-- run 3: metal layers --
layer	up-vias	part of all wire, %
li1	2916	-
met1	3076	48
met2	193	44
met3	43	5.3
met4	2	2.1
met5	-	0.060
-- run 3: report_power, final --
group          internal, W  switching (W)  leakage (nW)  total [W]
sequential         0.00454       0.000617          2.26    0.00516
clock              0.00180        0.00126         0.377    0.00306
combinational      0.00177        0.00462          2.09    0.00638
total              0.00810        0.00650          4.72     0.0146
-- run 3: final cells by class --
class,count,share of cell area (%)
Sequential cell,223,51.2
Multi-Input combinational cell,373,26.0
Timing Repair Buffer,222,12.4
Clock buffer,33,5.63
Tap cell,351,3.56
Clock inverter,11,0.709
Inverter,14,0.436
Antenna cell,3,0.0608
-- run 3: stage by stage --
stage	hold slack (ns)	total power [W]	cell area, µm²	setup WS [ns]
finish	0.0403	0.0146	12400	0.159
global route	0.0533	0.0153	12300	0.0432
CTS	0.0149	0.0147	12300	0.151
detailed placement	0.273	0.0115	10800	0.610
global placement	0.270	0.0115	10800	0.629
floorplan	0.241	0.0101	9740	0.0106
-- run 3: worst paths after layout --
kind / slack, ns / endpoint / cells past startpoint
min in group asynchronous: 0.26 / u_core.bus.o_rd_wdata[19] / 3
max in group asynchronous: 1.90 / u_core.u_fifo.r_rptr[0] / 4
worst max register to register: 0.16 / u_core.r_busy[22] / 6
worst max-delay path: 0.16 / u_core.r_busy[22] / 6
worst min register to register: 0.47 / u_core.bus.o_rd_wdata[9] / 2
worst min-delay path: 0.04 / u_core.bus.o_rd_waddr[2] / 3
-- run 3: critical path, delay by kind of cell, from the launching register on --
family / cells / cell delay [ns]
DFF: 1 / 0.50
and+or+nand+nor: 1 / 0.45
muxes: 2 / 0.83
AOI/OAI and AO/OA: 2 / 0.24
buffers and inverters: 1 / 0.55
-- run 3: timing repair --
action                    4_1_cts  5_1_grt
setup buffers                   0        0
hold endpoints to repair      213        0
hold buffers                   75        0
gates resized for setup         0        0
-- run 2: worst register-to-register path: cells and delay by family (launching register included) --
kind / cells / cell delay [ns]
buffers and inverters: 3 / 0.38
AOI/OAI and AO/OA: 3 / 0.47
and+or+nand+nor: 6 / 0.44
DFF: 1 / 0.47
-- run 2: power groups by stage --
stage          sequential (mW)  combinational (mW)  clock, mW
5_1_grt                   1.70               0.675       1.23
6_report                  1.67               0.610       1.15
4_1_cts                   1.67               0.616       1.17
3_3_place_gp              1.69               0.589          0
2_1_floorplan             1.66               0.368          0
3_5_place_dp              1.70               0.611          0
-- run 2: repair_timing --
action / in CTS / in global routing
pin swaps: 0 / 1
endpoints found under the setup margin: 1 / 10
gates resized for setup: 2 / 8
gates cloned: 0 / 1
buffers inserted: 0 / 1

______________________________

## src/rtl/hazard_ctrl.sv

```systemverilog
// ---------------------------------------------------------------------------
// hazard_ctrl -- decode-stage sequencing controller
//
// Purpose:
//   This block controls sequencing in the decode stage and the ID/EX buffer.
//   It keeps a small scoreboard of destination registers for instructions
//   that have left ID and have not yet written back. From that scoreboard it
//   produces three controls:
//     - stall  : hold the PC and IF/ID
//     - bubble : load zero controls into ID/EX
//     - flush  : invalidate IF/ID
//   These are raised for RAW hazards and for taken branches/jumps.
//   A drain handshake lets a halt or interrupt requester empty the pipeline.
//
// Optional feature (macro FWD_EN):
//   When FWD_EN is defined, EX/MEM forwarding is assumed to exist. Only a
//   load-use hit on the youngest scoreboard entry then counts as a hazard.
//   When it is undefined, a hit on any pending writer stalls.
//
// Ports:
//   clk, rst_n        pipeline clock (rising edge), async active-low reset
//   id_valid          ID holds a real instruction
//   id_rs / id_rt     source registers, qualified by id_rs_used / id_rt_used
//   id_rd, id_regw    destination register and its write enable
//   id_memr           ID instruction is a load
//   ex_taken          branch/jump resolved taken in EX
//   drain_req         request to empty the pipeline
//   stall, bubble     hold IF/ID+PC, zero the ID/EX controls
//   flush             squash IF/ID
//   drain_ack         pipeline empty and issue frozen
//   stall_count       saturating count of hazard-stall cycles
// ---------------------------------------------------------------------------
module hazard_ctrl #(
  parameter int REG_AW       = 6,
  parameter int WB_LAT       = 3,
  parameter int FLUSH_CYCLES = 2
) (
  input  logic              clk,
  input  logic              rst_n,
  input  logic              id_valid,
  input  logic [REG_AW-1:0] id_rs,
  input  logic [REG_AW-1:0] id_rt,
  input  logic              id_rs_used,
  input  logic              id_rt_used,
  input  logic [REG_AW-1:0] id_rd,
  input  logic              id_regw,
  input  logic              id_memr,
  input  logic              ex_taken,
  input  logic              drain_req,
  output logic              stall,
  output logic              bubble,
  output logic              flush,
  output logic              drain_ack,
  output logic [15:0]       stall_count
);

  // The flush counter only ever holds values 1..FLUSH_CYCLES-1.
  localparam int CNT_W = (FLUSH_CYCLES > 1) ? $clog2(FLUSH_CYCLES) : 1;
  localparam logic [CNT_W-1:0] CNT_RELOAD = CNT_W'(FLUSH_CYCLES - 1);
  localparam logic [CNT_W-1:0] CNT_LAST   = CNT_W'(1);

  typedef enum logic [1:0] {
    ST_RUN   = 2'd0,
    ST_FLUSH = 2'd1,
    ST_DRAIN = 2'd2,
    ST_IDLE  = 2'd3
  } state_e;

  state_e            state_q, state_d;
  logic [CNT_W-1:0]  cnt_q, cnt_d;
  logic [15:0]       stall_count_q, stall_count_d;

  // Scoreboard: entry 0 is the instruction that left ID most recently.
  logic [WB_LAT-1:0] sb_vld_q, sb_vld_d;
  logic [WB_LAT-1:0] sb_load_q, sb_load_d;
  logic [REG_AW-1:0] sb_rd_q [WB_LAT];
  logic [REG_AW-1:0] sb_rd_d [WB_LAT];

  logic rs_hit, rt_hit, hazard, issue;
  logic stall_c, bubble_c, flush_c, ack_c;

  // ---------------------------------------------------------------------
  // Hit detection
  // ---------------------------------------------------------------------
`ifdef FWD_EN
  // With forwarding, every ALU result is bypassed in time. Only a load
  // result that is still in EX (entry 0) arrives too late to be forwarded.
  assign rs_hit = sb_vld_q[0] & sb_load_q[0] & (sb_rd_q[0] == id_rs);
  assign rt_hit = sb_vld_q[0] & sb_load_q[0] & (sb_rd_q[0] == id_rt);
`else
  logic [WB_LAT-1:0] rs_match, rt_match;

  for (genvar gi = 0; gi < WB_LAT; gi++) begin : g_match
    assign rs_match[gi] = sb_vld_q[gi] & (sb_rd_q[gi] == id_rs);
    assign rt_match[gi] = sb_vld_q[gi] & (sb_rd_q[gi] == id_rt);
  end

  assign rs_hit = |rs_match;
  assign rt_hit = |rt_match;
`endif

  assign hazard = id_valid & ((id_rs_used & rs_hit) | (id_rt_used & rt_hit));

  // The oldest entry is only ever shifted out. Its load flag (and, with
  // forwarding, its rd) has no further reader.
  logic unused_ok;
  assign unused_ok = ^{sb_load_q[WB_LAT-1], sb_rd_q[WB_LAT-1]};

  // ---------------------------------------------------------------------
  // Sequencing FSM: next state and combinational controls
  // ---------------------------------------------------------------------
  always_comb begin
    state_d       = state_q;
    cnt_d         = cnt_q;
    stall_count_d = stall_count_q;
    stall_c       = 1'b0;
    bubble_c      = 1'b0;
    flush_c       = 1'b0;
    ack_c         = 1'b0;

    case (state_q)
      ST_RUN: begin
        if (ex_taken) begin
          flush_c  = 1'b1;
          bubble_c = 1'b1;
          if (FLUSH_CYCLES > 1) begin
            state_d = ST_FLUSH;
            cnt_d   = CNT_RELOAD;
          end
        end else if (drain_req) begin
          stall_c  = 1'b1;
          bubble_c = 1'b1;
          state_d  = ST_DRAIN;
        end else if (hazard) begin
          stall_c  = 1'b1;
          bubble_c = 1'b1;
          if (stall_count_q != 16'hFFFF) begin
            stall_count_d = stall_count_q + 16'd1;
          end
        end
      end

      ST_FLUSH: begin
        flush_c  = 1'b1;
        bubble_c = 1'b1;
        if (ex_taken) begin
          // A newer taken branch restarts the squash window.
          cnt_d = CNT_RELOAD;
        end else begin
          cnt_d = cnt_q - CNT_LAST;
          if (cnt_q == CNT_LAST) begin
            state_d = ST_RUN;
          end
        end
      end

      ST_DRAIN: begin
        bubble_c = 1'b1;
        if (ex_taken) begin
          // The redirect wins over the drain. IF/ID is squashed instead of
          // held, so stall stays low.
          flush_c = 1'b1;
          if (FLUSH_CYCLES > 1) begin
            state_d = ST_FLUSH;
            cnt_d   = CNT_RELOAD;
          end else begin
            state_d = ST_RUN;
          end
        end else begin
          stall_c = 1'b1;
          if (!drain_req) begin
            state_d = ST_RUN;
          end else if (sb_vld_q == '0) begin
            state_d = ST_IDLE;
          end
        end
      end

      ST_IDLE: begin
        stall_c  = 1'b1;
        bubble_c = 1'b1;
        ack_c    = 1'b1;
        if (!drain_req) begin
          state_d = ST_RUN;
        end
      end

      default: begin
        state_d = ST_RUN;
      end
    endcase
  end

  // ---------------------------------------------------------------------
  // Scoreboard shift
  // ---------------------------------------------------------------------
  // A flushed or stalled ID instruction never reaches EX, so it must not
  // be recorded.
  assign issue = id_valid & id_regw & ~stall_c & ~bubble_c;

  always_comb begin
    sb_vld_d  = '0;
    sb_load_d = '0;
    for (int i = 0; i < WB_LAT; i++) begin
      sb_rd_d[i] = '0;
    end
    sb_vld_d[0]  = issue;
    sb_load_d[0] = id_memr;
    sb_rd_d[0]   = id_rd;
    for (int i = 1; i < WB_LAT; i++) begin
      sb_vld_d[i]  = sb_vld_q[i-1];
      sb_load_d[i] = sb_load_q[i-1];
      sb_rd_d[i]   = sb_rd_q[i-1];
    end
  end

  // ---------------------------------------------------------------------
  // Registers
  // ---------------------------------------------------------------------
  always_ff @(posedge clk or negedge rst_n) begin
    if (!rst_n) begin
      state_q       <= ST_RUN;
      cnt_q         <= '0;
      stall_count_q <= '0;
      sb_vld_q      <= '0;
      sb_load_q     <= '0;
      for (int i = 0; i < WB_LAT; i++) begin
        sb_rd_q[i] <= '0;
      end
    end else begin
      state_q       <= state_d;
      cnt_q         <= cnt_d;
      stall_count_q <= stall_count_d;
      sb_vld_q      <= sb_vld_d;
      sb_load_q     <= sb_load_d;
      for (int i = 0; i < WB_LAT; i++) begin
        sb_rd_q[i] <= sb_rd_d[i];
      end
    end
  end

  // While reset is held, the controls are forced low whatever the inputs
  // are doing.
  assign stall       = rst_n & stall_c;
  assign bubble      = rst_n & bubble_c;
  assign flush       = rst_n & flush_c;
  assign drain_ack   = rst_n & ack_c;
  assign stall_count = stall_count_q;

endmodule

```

______________________________

### WORK TASK
From the line that has "worst min-delay path: 0.04" through the line that has "endpoints found under", copy every line exactly as it appears above, and leave out all others.

### PROBLEM SOLUTION
worst min-delay path: 0.04 / u_core.bus.o_rd_waddr[2] / 3
-- run 3: critical path, delay by kind of cell, from the launching register on --
family / cells / cell delay [ns]
DFF: 1 / 0.50
and+or+nand+nor: 1 / 0.45
muxes: 2 / 0.83
AOI/OAI and AO/OA: 2 / 0.24
buffers and inverters: 1 / 0.55
-- run 3: timing repair --
action                    4_1_cts  5_1_grt
setup buffers                   0        0
hold endpoints to repair      213        0
hold buffers                   75        0
gates resized for setup         0        0
-- run 2: worst register-to-register path: cells and delay by family (launching register included) --
kind / cells / cell delay [ns]
buffers and inverters: 3 / 0.38
AOI/OAI and AO/OA: 3 / 0.47
and+or+nand+nor: 6 / 0.44
DFF: 1 / 0.47
-- run 2: power groups by stage --
stage          sequential (mW)  combinational (mW)  clock, mW
5_1_grt                   1.70               0.675       1.23
6_report                  1.67               0.610       1.15
4_1_cts                   1.67               0.616       1.17
3_3_place_gp              1.69               0.589          0
2_1_floorplan             1.66               0.368          0
3_5_place_dp              1.70               0.611          0
-- run 2: repair_timing --
action / in CTS / in global routing
pin swaps: 0 / 1
endpoints found under the setup margin: 1 / 10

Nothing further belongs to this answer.